14C-Metformin biodistribution studies
Eight-week-old A/J mice were injected intraperitoneally with 200 μL of metformin (250 mg/kg containing 14C-metformin at 100 μCi/kg body weight) prepared in 0.9% saline. One hour after injection, mice were sacrificed by cervical dislocation and tissues were harvested and wet-weighed. Tissues were solubilized for 4 hours at 50°C in Soluene-350 (PerkinElmer) and then added to 10 mL of Ultima Gold (PerkinElmer) scintillation fluid. Radioactivity was measured using a liquid scintillation counter, and CPM was converted to μmol/kg of wet tissue. The amount of metformin uptake in tissues was expressed relative to liver uptake for each mouse. For gavage administration, 200 μL of metformin (5 mg/mL containing 14C-metformin at 100 μCi/kg body weight) was administered and mice were sacrificed 1 hour later. For ad libitum oral administration, mice were given 5 mg/mL metformin containing 14C-metformin dissolved in drinking water for 5 days before sacrifice. Six mice per group were used for each administration route.
Growth factor ELISAs
Levels of various growth factors (EGF, FGF, HGF, VEGF) were analyzed from plasma using the appropriate Quantikine ELISA Kits (R&D Systems) according to the manufacturer's protocol.
ATP and lactate assays
IO33 cells treated with varying concentrations of metformin for 24 hours, or mouse liver and lungs treated with metformin (250 mg/kg i.p. qdX3), were harvested and subjected to the Enzylight ATP or Lactate Assay Kits (BioAssay Systems), according to the manufacturer's protocol.
Statistics
Data are presented as mean ± SD. Statistical significance was determined between groups using an unpaired 2-tailed Student t test. P <than 0.05 was considered significant.
Results
Mice with reduced IGF-I levels exhibit decreased susceptibility to lung tumorigenesis, which is potentiated by metformin treatment
To specifically determine the role of circulating IGF-I in NNK-induced lung tumorigenesis, we used LID mice that were backcrossed 7 generations into the A/J strain, thereby inducing susceptibility to NNK. After treatment with NNK, lung tumor multiplicity, size, and burden were significantly decreased in LID mice compared with WT mice (67%, 40%, and 74% decrease, respectively; Fig. 1A–C). In WT mice, oral metformin decreased lung tumor multiplicity and burden to a similar extent as our previous study (64% and 77% decrease, respectively). LID mice treated with metformin had further inhibition of lung tumorigenesis. Tumor multiplicity and burden were decreased significantly in LID mice in the metformin group compared with the control group (76% and 85%, respectively). These data indicate that basal levels of IGF-I determine response to NNK and that metformin further potentiates the protective effect of IGF-I loss.

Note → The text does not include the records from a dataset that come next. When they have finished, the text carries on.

Source: an optimization exercise on an open RTL-to-GDS flow (aim: small area). Production flows keep margins and buffers that such runs may drop.
Only simulation tests tie the RTL to the original design; equivalence was not proved.
No activity file was given, so power comes from the tool's default toggle rates. The flow treats the clock pin as an ideal source, which a real chip does not have.

### design/flow/flow/run.sh
#!/bin/bash
# Layout flow: the standard layout (standard.sh), unchanged except that
# the clock tree is built without dummy loads and the ports are buffered with
# buf_2 cells, and the buffers of synthesis are removed before placement
# (repair then adds the ones the layout needs). The whole make output goes to standard.log here; each ORFS
# step also keeps its own log under orfs/logs/.
set -euo pipefail
CTS_ARGS="-sink_clustering_enable -repair_clock_nets -dont_use_dummy_load"
CTS_ARGS+=" -sink_clustering_size 18 -sink_clustering_max_diameter 50"
CTS_ARGS+=" -buf_list sky130_fd_sc_hd__clkbuf_8"
bash standard.sh "CTS_ARGS=$CTS_ARGS" \
  "BUFFER_PORTS_ARGS=-buffer_cell sky130_fd_sc_hd__buf_2" \
  REMOVE_ABC_BUFFERS=1 \
  finish > standard.log 2>&1
### design/flow/standard.sh
#!/bin/bash
# synth_recipe.tcl (not shown) runs the flow's synth.tcl, then flattens the netlist and writes it again
# the make line also repeats each setting of config.mk as NAME=value (left out here)
make -C /OpenROAD-flow-scripts/flow DESIGN_CONFIG=/design/flow/config.mk WORK_HOME=/design/flow/orfs CLKGATE_MAP_FILE= SYNTH_SCRIPT=/design/flow/synth_recipe.tcl "${@:-finish}"
### design/flow/config.mk
export PLATFORM = sky130hd
export DESIGN_NAME = sv_remapper_12k_top
export DESIGN_NICKNAME = sv_remapper_12k_top
export VERILOG_FILES = /design/flow/design.v
export SDC_FILE = /design/flow/constraint.sdc
export NUM_CORES = 4
export LEC_CHECK = 0
export CAP_MARGIN = 0
export CORE_MARGIN = 2
export CORE_UTILIZATION = 70
export CTS_BUF_LIST = sky130_fd_sc_hd__clkbuf_16
export CTS_CLUSTER_DIAMETER = 80
export CTS_CLUSTER_SIZE = 30
export GPL_TIMING_DRIVEN = 0
export SETUP_SLACK_MARGIN = 0.3
export SLEW_MARGIN = 0
export SYNTH_HIERARCHICAL = 1
### design/flow/constraint.sdc
create_clock -name core_clock -period 4.0 [get_ports {i_clk}]
set_input_delay 0.8000 -clock core_clock [delete_from_list [all_inputs] [get_ports {i_clk}]]
set_output_delay 0.8000 -clock core_clock [all_outputs]
set_load 0.01 [all_outputs]
### design/flow/design.v
`timescale 1ns / 1ps
module s_axis_remapper #(
  parameter DATA_WIDTH       = 8,
  parameter IMAGE_KERNEL_12K = 64
)(
  input  logic                  i_clk,
  input  logic                  i_aresetn,
  input  logic [DATA_WIDTH-1:0] i_axis_tdata,
  input  logic                  i_axis_tvalid,
  output logic [DATA_WIDTH-1:0] o_wr_data,      
  output logic                  o_wr_en,        
  output logic [5:0]            o_wr_idx_nx,    
  output logic                  o_kernel_done   
);
always_ff @( posedge i_clk )
  o_wr_data <= i_axis_tdata;
logic [5:0] wr_idx;
assign o_wr_idx_nx = wr_idx + o_wr_en;
always_ff @( posedge i_clk, negedge i_aresetn )
  begin
    if ( ~i_aresetn ) begin
      o_wr_en <= 1'b0;
      wr_idx  <= '0;
    end else begin
      o_wr_en <= i_axis_tvalid;
      wr_idx  <= o_wr_idx_nx;
    end
  end
assign o_kernel_done = o_wr_en & ( &wr_idx );
endmodule
`timescale 1ns / 1ps
module remapper_module #(
  parameter DATA_WIDTH       = 8,
  parameter IMAGE_KERNEL_12K = 64
)(
  input  logic                  i_clk,
  input  logic                  i_aresetn,
  input  logic [DATA_WIDTH-1:0] i_wr_data,
  input  logic                  i_wr_en,
  input  logic [5:0]            i_wr_idx_nx,    
  input  logic                  i_kernel_done,
  input  logic [5:0]            i_rd_idx_nx,    
  output logic [DATA_WIDTH-1:0] o_rd_data,
  output logic                  o_rd_frame_start,  
  output logic                  o_rd_line_end      
);
logic [8:0] kernel_cnt;
logic [1:0] kernel_mod3;
always_ff @( posedge i_clk, negedge i_aresetn )
  begin
    if ( ~i_aresetn ) begin
      kernel_cnt  <= '0;
      kernel_mod3 <= '0;
    end else if ( i_kernel_done ) begin
      kernel_cnt  <= kernel_cnt + 1'b1;
      kernel_mod3 <= ( kernel_mod3 == 2'd2 ) ? 2'd0 : kernel_mod3 + 1'b1;
    end
  end
assign o_rd_frame_start = ( kernel_cnt == 9'd1 );
assign o_rd_line_end    = ( kernel_cnt[1:0] == 2'd0 );
logic [5:0] wr_slot, rd_slot, wr_slot_nx, rd_slot_nx;
remapper_slot wr_slot_map (
  .i_idx_nx ( i_wr_idx_nx    ),
  .i_m3     ( kernel_mod3    ),
  .i_m      ( kernel_cnt[1:0] ),
  .i_done   ( i_kernel_done  ),
  .o_slot   ( wr_slot_nx     )
);
remapper_slot rd_slot_map (
  .i_idx_nx ( i_rd_idx_nx    ),
  .i_m3     ( kernel_mod3    ),
  .i_m      ( kernel_cnt[1:0] ),
  .i_done   ( i_kernel_done  ),
  .o_slot   ( rd_slot_nx     )
);
always_ff @( posedge i_clk )
  begin
    wr_slot <= wr_slot_nx;
    rd_slot <= rd_slot_nx;
  end
logic [7:0] wr_hi, wr_lo, rd_hi, rd_lo;
always_comb
  begin
    for ( int i = 0; i < 8; i++ ) begin
      wr_hi[i] = i_wr_en & ( wr_slot[5:3] == i );
      wr_lo[i] = ( wr_slot[2:0] == i );
      rd_hi[i] = ( rd_slot[5:3] == i );
      rd_lo[i] = ( rd_slot[2:0] == i );
    end
  end
logic [DATA_WIDTH-1:0] mem [0:IMAGE_KERNEL_12K-1];
always_ff @( posedge i_clk )
  for ( int s = 0; s < IMAGE_KERNEL_12K; s++ )
    if ( wr_hi[s/8] & wr_lo[s%8] ) mem[s] <= i_wr_data;
logic [IMAGE_KERNEL_12K-1:0] rd_sel;
always_comb
  for ( int s = 0; s < IMAGE_KERNEL_12K; s++ )
    rd_sel[s] = rd_hi[s/8] & rd_lo[s%8];
for ( genvar b = 0; b < DATA_WIDTH; b++ ) begin : g_rd_bit
  logic [IMAGE_KERNEL_12K-1:0] col;
  for ( genvar s = 0; s < IMAGE_KERNEL_12K; s++ ) begin : g_col
    assign col[s] = mem[s][b];
  end
  remapper_rd_bit rd_bit ( .i_data ( col ), .i_sel ( rd_sel ), .o_bit ( o_rd_data[b] ) );
end
endmodule
module remapper_rd_bit (
  input  logic [63:0] i_data,
  input  logic [63:0] i_sel,
  output logic        o_bit
);
logic [21:0] nterm;    
for ( genvar t = 0; t < 21; t++ ) begin : g_aoi
  remapper_aoi222 aoi (
    .i_a ( i_data[3*t+2:3*t] ),
    .i_b ( i_sel[3*t+2:3*t]  ),
    .o_y ( nterm[t]          )
  );
end
assign nterm[21] = ~( i_data[63] & i_sel[63] );
assign o_bit = ~&nterm;
endmodule
module remapper_aoi222 (
  input  logic [2:0] i_a,
  input  logic [2:0] i_b,
  output logic       o_y
);
assign o_y = ~|( i_a & i_b );
endmodule
module remapper_slot (
  input  logic [5:0] i_idx_nx,
  input  logic [1:0] i_m3,       
  input  logic [1:0] i_m,        
  input  logic       i_done,
  output logic [5:0] o_slot
);
logic [5:0] b, t, u_n;
logic       inv;
assign b    = { i_idx_nx[4], i_idx_nx[3], i_idx_nx[2], i_idx_nx[1], i_idx_nx[5], i_idx_nx[0] };
assign inv  = i_m[1] ^ ( i_done & i_m[0] );
for ( genvar j = 0; j < 6; j++ ) begin : g_bit
  remapper_mux4 rot_m3 (
    .i_d ( { b[j], b[(j+4)%6], b[(j+2)%6], b[j] } ),
    .i_s ( i_m3 ),
    .o_y ( t[j] )
  );
  remapper_mux2i rot_m0 (
    .i_d0 ( t[j]       ),
    .i_d1 ( t[(j+3)%6] ),
    .i_s  ( i_m[0]     ),
    .o_y  ( u_n[j]     )
  );
  remapper_xnor2 apply_inv (
    .i_a ( u_n[j]    ),
    .i_b ( inv       ),
    .o_y ( o_slot[j] )
  );
end
endmodule
module remapper_mux4 (
  input  logic [3:0] i_d,
  input  logic [1:0] i_s,
  output logic       o_y
);
assign o_y = i_d[i_s];
endmodule
module remapper_mux2i (
  input  logic i_d0,
  input  logic i_d1,
  input  logic i_s,
  output logic o_y
);
assign o_y = ~( i_s ? i_d1 : i_d0 );
endmodule
module remapper_xnor2 (
  input  logic i_a,
  input  logic i_b,
  output logic o_y
);
assign o_y = ~( i_a ^ i_b );
endmodule
`timescale 1ns / 1ps
module m_axis_remapper #(
  parameter DATA_WIDTH       = 8,
  parameter IMAGE_KERNEL_12K = 64
)(
  input  logic                  i_clk,
  input  logic                  i_aresetn,
  input  logic                  i_kernel_done,
  output logic [5:0]            o_rd_idx_nx,    
  input  logic [DATA_WIDTH-1:0] i_rd_data,
  input  logic                  i_rd_frame_start,
  input  logic                  i_rd_line_end,
  output logic [DATA_WIDTH-1:0] m_axis_tdata,
  output logic                  m_axis_tvalid,
  output logic                  m_axis_tuser,
  output logic                  m_axis_tlast
);
logic       rd_active;
logic [5:0] rd_idx;
assign o_rd_idx_nx = rd_idx + rd_active;
always_ff @( posedge i_clk, negedge i_aresetn )
  begin
    if ( ~i_aresetn ) begin
      rd_active     <= 1'b0;
      rd_idx        <= '0;
      m_axis_tvalid <= 1'b0;
      m_axis_tuser  <= 1'b0;
      m_axis_tlast  <= 1'b0;
    end else begin
      rd_active     <= i_kernel_done | ( rd_active & ~( &rd_idx ) );
      rd_idx        <= o_rd_idx_nx;
      m_axis_tvalid <= rd_active;
      m_axis_tuser  <= ( rd_idx == 6'd0 ) & i_rd_frame_start;
      m_axis_tlast  <= ( &rd_idx ) & i_rd_line_end;
    end
  end
always_ff @( posedge i_clk )
  m_axis_tdata <= i_rd_data;
endmodule
`timescale 1ns / 1ps
module sv_remapper_12k_top #(
  parameter DATA_WIDTH       = 8,
  parameter IMAGE_KERNEL_12K = 64,
  parameter IMG_WIDTH        = 256,
  parameter IMG_HEIGHT       = 128
)(
  input  logic                  i_clk,
  input  logic                  i_aresetn,
  input  logic [DATA_WIDTH-1:0] s_axis_tdata,
  input  logic                  s_axis_tvalid,
  input  logic                  s_axis_tuser,
  input  logic                  s_axis_tlast,
  output logic                  s_axis_tready,
  output logic [DATA_WIDTH-1:0] m_axis_tdata,
  output logic                  m_axis_tvalid,
  output logic                  m_axis_tuser,
  output logic                  m_axis_tlast
);
always_ff @( posedge i_clk, negedge i_aresetn )
  begin
    if ( ~i_aresetn ) s_axis_tready <= 1'b0;
    else              s_axis_tready <= 1'b1;
  end
logic [DATA_WIDTH-1:0] wr_data;
logic                  wr_en;
logic [5:0]            wr_idx_nx;
logic                  kernel_done;
logic [5:0]            rd_idx_nx;
logic [DATA_WIDTH-1:0] rd_data;
logic                  rd_frame_start;
logic                  rd_line_end;
s_axis_remapper #(
  .DATA_WIDTH       ( DATA_WIDTH       ),
  .IMAGE_KERNEL_12K ( IMAGE_KERNEL_12K )
) remapper_receiver (
  .i_clk         ( i_clk         ),
  .i_aresetn     ( i_aresetn     ),
  .i_axis_tdata  ( s_axis_tdata  ),
  .i_axis_tvalid ( s_axis_tvalid ),
  .o_wr_data     ( wr_data       ),
  .o_wr_en       ( wr_en         ),
  .o_wr_idx_nx   ( wr_idx_nx     ),
  .o_kernel_done ( kernel_done   )
);
remapper_module #(
  .DATA_WIDTH       ( DATA_WIDTH       ),
  .IMAGE_KERNEL_12K ( IMAGE_KERNEL_12K )
) remapper_proc (
  .i_clk            ( i_clk          ),
  .i_aresetn        ( i_aresetn      ),
  .i_wr_data        ( wr_data        ),
  .i_wr_en          ( wr_en          ),
  .i_wr_idx_nx      ( wr_idx_nx      ),
  .i_kernel_done    ( kernel_done    ),
  .i_rd_idx_nx      ( rd_idx_nx      ),
  .o_rd_data        ( rd_data        ),
  .o_rd_frame_start ( rd_frame_start ),
  .o_rd_line_end    ( rd_line_end    )
);
m_axis_remapper #(
  .DATA_WIDTH       ( DATA_WIDTH       ),
  .IMAGE_KERNEL_12K ( IMAGE_KERNEL_12K )
) remapper_transmitter (
  .i_clk            ( i_clk          ),
  .i_aresetn        ( i_aresetn      ),
  .i_kernel_done    ( kernel_done    ),
  .o_rd_idx_nx      ( rd_idx_nx      ),
  .i_rd_data        ( rd_data        ),
  .i_rd_frame_start ( rd_frame_start ),
  .i_rd_line_end    ( rd_line_end    ),
  .m_axis_tdata     ( m_axis_tdata   ),
  .m_axis_tvalid    ( m_axis_tvalid  ),
  .m_axis_tuser     ( m_axis_tuser   ),
  .m_axis_tlast     ( m_axis_tlast   )
);
endmodule
==> flow_metrics.env, run 1 <==
export IMPL_status="timing/DRC/antenna clean"
export IMPL_synth_commonest_cells="edfxtp_1, a222oi_1, nor2_1"
export IMPL_drc=0
export IMPL_synth_ff_type="edfxtp_1"
export IMPL_slew_viol_final=0
export IMPL_drv_cap=0
export IMPL_antenna_found_initial=0
export IMPL_ir_drop_v=0.000474
export IMPL_grt_total_usage_pct=29.1
export IMPL_r2r_start="remapper_proc.rd_slot[2]$_DFF_P_"
export IMPL_clock_latency_ns=0.59
export IMPL_skew_ns=0.0874
export IMPL_fin_ws_ns=0.298
export IMPL_yosysMostFrequentCell="edfxtp_1"
export IMPL_post_cts_buffers=0
export IMPL_fin_crit_sh_pct=92.6
export IMPL_cts_sinks=569
export IMPL_cts_resized=0
export IMPL_numPortBuffers=22
export IMPL_clk_pin_slew_ns=0.11
export IMPL_final_area_mm2=0.0218
export IMPL_layout_min_cycle_time_ns=3.70
export IMPL_synth_top_area_share_pct=74.4
export IMPL_synthCells=1098
export IMPL_cp_max_fo=8
export IMPL_drive_above_1_share_pct=9.76
export IMPL_area_delta_synth_final_pct=5.48
export IMPL_crit_type="register to register"
export IMPL_cts_tree="yes"
export IMPL_pin_count=25
export IMPL_yosys_area_top_type="edfxtp_1"
export IMPL_seqCellArea_mm2=0.0167
export IMPL_cts_root_buf="clkbuf_8"
export IMPL_arrival_ns=4.12
export IMPL_routed_via_density=7.30
export IMPL_postCtsHoldBufs=0
export IMPL_rows=62
export IMPL_routed_wl_um=43700
export IMPL_cts_buffer_depth=3
export IMPL_setup_tns_ns=0
export IMPL_synth_async_reset_ratio_pct=5.10
export IMPL_layout_cells_non_filler=1531
export IMPL_cp_required_ns=4.42
export IMPL_worstMarginPinSlew_ns=1.09
export IMPL_avgRoutedWirePerCell_um=28.6
export IMPL_die_w_um=176
export IMPL_reg2reg_slack_ns=0.30
export IMPL_grt_pass1_wl_um=65300
export IMPL_leakagePower_nw=6.78
export IMPL_nets=1169
export IMPL_htree_levels=2
export IMPL_worst_r2r_endpoint="remapper_transmitter.m_axis_tdata[2]$_DFF_P_"
export IMPL_cp_end_kind="register"
export IMPL_final_util_pct=75.6
export IMPL_hold_path_class="primary input to asynchronous set/reset pin"
export IMPL_dp_hpwl_um=28600
export IMPL_multi_input_area_mm2=0.00383
export IMPL_yosys_warnings=11
export IMPL_yosysUniqueCellTypes=36
export IMPL_grt_pass1_vias=10762
export IMPL_synth_area_top_cells="edfxtp_1, a222oi_1, dfrtp_1, dfxtp_1, nor2_1"
export IMPL_rsz0062_at_grt="false"
export IMPL_post_place_ws_ns=0.500
export IMPL_ant_nets=0
export IMPL_cellPowerDensity_mw_per_mm2=492
export IMPL_syn_area_mm2=0.0207
export IMPL_reg2regPathDepth=6
export IMPL_grt_overflow_total=0
export IMPL_initialDrtViolationCount=1965
export IMPL_via_count=11171
export IMPL_place_gp_congestion=0.812
export IMPL_cts_made_buffers=40
export IMPL_hold_viol_final=0
export IMPL_ys_seq_area_share_pct=80.6
export IMPL_drtPass1Iterations=9
export IMPL_finalSetupViolations=0
export IMPL_die_area_mm2=0.0309
export IMPL_synth_edf_count=512
export IMPL_core_area_mm2=0.0289
export IMPL_initial_core_util_pct=71.6
export IMPL_start_kind="register"
export IMPL_fmax_mhz=270
export IMPL_nFillCells=1648
export IMPL_ys_ff_latch=569
export IMPL_syn_area_per_cell_um2=18.8
export IMPL_dp_cells=1491
export IMPL_n_antenna_cell=0
export IMPL_die_h_um=176
export IMPL_relSlewSlack_pct=26.4
export IMPL_grt_max_degree=47
export IMPL_placed_cell_area_mm2=0.0213
-- worst max path at each step --
stage / start / end / cells after the start
after floorplan: remapper_receiver.o_wr_en$_DFF_PN0_ / remapper_proc.rd_slot[0]$_DFF_P_ / 5
final: remapper_proc.rd_slot[2]$_DFF_P_ / remapper_transmitter.m_axis_tdata[2]$_DFF_P_ / 6
after CTS: remapper_proc.rd_slot[2]$_DFF_P_ / remapper_transmitter.m_axis_tdata[2]$_DFF_P_ / 6
after global placement: remapper_proc.rd_slot[2]$_DFF_P_ / remapper_transmitter.m_axis_tdata[1]$_DFF_P_ / 6
after global routing: remapper_proc.rd_slot[2]$_DFF_P_ / remapper_transmitter.m_axis_tdata[2]$_DFF_P_ / 6
after detailed placement: remapper_proc.rd_slot[2]$_DFF_P_ / remapper_transmitter.m_axis_tdata[2]$_DFF_P_ / 6
-- per-module statistics from Yosys, one instance, submodules excluded, excerpt --
module               cells  copies in the design
remapper_aoi222          1                   168
remapper_slot            2                     2
remapper_rd_bit          9                     8
remapper_xnor2           1                    12
remapper_mux2i           1                    12
remapper_mux4            1                    12
sv_remapper_12k_top      2                     1
-- where the power goes --
group	leakage (nW)	internal, mW	switching [mW]
Clock	0.288	0.902	1.59
Combinational	1.26	0.391	0.825
Sequential	5.23	6.81	0.212
-- layout by cell type (no fill, tap or decap), types with 2 or more instances in the layout --
master | synthesis | layout
nor4_1 | 9 | 9
nand3_1 | 20 | 20
nor2b_1 | 2 | 2
a211oi_1 | 8 | 8
mux4_2 | 12 | 12
nand2_1 | 29 | 29
dfrtp_1 | 29 | 29
nor2_1 | 121 | 121
clkbuf_8 | 0 | 40
or3b_1 | 8 | 8
a222oi_1 | 168 | 168
dfxtp_1 | 28 | 20
buf_12 | 0 | 8
xor2_1 | 8 | 8
inv_1 | 3 | 3
xnor2_1 | 22 | 22
or3_1 | 2 | 2
mux2i_1 | 13 | 13
nand4_1 | 38 | 38
ha_1 | 7 | 7
nor2_2 | 16 | 16
nand3b_1 | 9 | 9
buf_2 | 8 | 22
dfxtp_2 | 0 | 8
edfxtp_1 | 512 | 512
-- flip-flops by register name, summed over array words and instances (netlist names), 6 cells and up --
signal,count
remapper_receiver.o_wr_data,8
remapper_transmitter.rd_idx,6
remapper_proc.kernel_cnt,9
remapper_proc.mem,512
remapper_receiver.wr_idx,6
remapper_proc.rd_slot,6
remapper_transmitter.m_axis_tdata,8
remapper_proc.wr_slot,6
-- cell type report --
type	instances	share of cell area, %
sequential	569	76.4
multi-input combinational	505	17.5
clock buffer	40	2.52
tap	384	2.20
timing repair buffer	30	1.24
inverter	3	0.0516
-- metal layers --
layer | up-vias | global-route usage (%) | routed length [um] | part of all wire (%)
li1 | 4798 | - | - | -
met1 | 5661 | 42.5 | 17000 | 39
met2 | 604 | 45.8 | 21000 | 48
met3 | 108 | 4.31 | 3910 | 9.0
met4 | 0 | 11.2 | 1740 | 4.0
met5 | - | 0 | 0 | 0
-- metrics by stage --
stage	total power, mW	hold WS (ns)
after global placement	8.32	0.405
after floorplan	7.83	0.381
after CTS	10.7	0.260
after detailed placement	8.36	0.405
after global routing	11.1	0.275
final	10.7	0.263
-- kinds of logic after synthesis --
logic type | share of synthesized area, %
other | 0.0181
flip-flops | 80.6
AND/OR/NAND/NOR | 6.29
XOR/XNOR | 1.27
AO/OA/AOI/OAI | 8.48
buffers and inverters | 0.938
multiplexers | 1.99
adder cells (fa/ha/maj) | 0.424
-- worst max-delay path, cell delays in order, from the launching register on --
cell and delay (ns):
dfxtp_1 0.44, nand3b_1 0.71, nor2_1 0.38, a222oi_1 0.65
nand4_1 0.30, nor4_1 0.91, nand2_1 0.17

Reduced susceptibility to NNK-induced lung tumorigenesis in LID mice is potentiated by metformin (Met) treatment. Tumor multiplicity (A), tumor volume (B), and tumor burden (C) were assessed in WT or LID mice treated with or without 13 weeks of 5 mg/mL oral metformin after NNK exposure (n = 8 mice per group). Each point represents one mouse and lines represent mean values ± SD. *, P < 0.01. Plasma IGF-I (D), plasma insulin (E), and blood glucose (F) were measured in mice at the end of the tumorigenesis study (n = 4 mice per group).
Because LID mice have lower but not absent levels of circulating IGF-I, it was possible that the additive effect of metformin could be due to ablation of the remaining circulating IGF-I. Therefore, we measured plasma IGF-I levels in the 4 groups at the end of the tumorigenesis study. LID mice had IGF-I levels 75% lower than WT mice (Fig. 1D), consistent with previous studies. In WT mice, metformin decreased levels of IGF-I by 28%. In LID mice, metformin had no effect on the remaining circulating IGF-I, disproving the hypothesis that metformin works through further decreasing IGF-I levels in LID mice.
Because metformin decreases insulin levels in diabetics, insulin levels were also measured, even though this is not a diabetic model. LID mice had 3-fold higher levels of insulin compared with WT mice (Fig. 1E), and all treatment groups were normoglycemic (Fig. 1F), which has been previously described. Although there was a trend toward a small decrease in insulin levels in WT mice with metformin, it did not reach statistical significance. Metformin decreased insulin levels by 36% in LID mice but did not return insulin to basal levels observed in WT mice. Taken together, metformin modestly decreases IGF-I but not insulin in WT mice. In LID mice, it has no effect on IGF-I but modestly decreases insulin levels. These studies show that circulating IGF-I promotes lung tumorigenesis and that metformin potentiates the preventive effect of IGF-I loss, suggesting that other signaling pathways are involved.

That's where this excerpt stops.